Time to finish the giraffes. I’ve been using files on this but now I need to use grinders, so I need dust collection. You can see the open end of the suction hose behind the workpiece.
The Foredom company was early in developing this kind of flexible shaft tool. . Now you can get them from Dremel and other companies as well, but Foredom’s is a workhorse, and it can turn either way, which is critical. This kicks up a lot of dust. You can see it in all the pictures. But the collector picks up the smallest particles, which hang in the air long enough to get pulled in. The heavier stuff falls, but I can sweep that up. Theoretically. I mean, if I ever wanted to.
The Foredom grinder hangs on that stand, for use and for storage. It’s made of the base of an office chair, some PVC, a shovel handle, and curtain rod hooks from my house in New Brunswick. I kept all those pieces because they’d be useful later, and they were!

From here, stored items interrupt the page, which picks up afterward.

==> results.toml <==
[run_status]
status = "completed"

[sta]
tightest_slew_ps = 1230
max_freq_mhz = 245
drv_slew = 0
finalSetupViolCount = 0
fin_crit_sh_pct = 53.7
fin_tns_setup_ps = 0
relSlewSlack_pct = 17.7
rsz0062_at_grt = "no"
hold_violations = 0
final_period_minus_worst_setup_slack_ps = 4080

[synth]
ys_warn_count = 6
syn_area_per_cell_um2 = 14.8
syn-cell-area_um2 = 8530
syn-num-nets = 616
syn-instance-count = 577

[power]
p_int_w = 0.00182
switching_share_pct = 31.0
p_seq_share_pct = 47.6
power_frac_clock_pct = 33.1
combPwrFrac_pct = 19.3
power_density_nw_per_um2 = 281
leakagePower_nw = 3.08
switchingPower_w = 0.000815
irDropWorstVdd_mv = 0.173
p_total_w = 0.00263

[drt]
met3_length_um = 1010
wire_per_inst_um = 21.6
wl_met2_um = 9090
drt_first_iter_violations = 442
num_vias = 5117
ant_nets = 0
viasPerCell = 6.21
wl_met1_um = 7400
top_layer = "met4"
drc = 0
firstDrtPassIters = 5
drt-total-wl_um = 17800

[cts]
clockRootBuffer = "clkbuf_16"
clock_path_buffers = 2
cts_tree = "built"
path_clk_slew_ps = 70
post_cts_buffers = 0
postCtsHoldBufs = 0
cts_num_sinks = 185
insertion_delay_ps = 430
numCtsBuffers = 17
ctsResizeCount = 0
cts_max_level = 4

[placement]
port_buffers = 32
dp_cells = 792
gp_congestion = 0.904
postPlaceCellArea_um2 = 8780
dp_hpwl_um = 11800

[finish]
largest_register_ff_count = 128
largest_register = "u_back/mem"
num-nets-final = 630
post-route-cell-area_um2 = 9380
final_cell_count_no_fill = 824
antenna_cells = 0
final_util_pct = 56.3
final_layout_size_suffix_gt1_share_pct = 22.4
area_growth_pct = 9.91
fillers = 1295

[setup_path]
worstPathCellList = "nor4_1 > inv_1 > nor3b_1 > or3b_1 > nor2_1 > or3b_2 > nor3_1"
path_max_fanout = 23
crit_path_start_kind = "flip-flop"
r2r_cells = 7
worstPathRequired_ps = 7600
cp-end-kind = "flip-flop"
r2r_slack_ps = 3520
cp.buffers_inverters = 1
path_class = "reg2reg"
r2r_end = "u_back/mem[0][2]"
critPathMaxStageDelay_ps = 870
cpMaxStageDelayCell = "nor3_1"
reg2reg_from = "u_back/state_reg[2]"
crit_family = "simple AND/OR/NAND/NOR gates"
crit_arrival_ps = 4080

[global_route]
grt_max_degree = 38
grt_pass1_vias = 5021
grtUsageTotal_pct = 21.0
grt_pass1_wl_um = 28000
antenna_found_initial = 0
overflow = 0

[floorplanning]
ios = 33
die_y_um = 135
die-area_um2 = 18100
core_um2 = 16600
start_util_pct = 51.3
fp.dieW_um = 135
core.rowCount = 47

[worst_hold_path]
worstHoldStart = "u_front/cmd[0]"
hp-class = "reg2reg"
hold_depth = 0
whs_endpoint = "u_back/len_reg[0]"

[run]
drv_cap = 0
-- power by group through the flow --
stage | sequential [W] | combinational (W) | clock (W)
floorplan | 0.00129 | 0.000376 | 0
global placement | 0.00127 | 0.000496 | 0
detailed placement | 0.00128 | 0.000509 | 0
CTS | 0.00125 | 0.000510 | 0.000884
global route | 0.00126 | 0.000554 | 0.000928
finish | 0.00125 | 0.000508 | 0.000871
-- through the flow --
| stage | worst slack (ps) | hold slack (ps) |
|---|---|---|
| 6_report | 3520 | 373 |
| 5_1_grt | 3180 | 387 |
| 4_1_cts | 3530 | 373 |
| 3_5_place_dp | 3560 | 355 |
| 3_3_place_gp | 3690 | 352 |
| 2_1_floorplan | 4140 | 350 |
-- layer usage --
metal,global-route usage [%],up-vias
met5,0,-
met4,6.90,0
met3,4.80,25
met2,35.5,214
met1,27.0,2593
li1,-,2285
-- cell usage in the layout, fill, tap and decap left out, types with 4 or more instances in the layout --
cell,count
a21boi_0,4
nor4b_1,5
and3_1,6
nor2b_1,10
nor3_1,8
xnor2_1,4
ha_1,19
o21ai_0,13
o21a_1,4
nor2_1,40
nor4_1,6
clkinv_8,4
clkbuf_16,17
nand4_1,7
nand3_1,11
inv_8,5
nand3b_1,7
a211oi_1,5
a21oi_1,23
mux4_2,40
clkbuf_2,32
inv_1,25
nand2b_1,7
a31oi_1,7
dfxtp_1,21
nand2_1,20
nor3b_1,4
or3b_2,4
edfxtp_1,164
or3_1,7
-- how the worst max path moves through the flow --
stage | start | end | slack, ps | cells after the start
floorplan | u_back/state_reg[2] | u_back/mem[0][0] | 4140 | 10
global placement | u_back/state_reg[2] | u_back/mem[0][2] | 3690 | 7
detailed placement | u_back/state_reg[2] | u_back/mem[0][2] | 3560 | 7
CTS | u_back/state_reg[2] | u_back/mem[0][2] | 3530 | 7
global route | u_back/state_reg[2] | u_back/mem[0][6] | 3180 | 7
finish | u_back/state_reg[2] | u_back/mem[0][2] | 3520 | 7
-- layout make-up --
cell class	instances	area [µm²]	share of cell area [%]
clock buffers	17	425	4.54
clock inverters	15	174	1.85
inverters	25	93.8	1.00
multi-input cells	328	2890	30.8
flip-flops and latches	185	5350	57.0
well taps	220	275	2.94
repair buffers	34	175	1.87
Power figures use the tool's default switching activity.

The dust hose fits pre-made plastic ports that are sometimes provided with tools, and can be added if they aren’t:
Belt sanders are notorious for not collecting their own dust well. The giraffes make chunky dust when I cut them with the grinder, so it’s not too annoying, and cherry smells good. Pine, on the other hand, also smells good, but deposits very small particles on the belt sander and everything else, even though I run the collector.
The dust collection bags can catch anything over 5 microns, which I gather is very small. That’s the stuff I don’t want floating in the air. The lower bag has a window, so I can tell when it’s full. I compost the dust.
Maybe by the time we’re all free of self-quarantine, I’ll have dusted the dust collector. You never know. It could happen.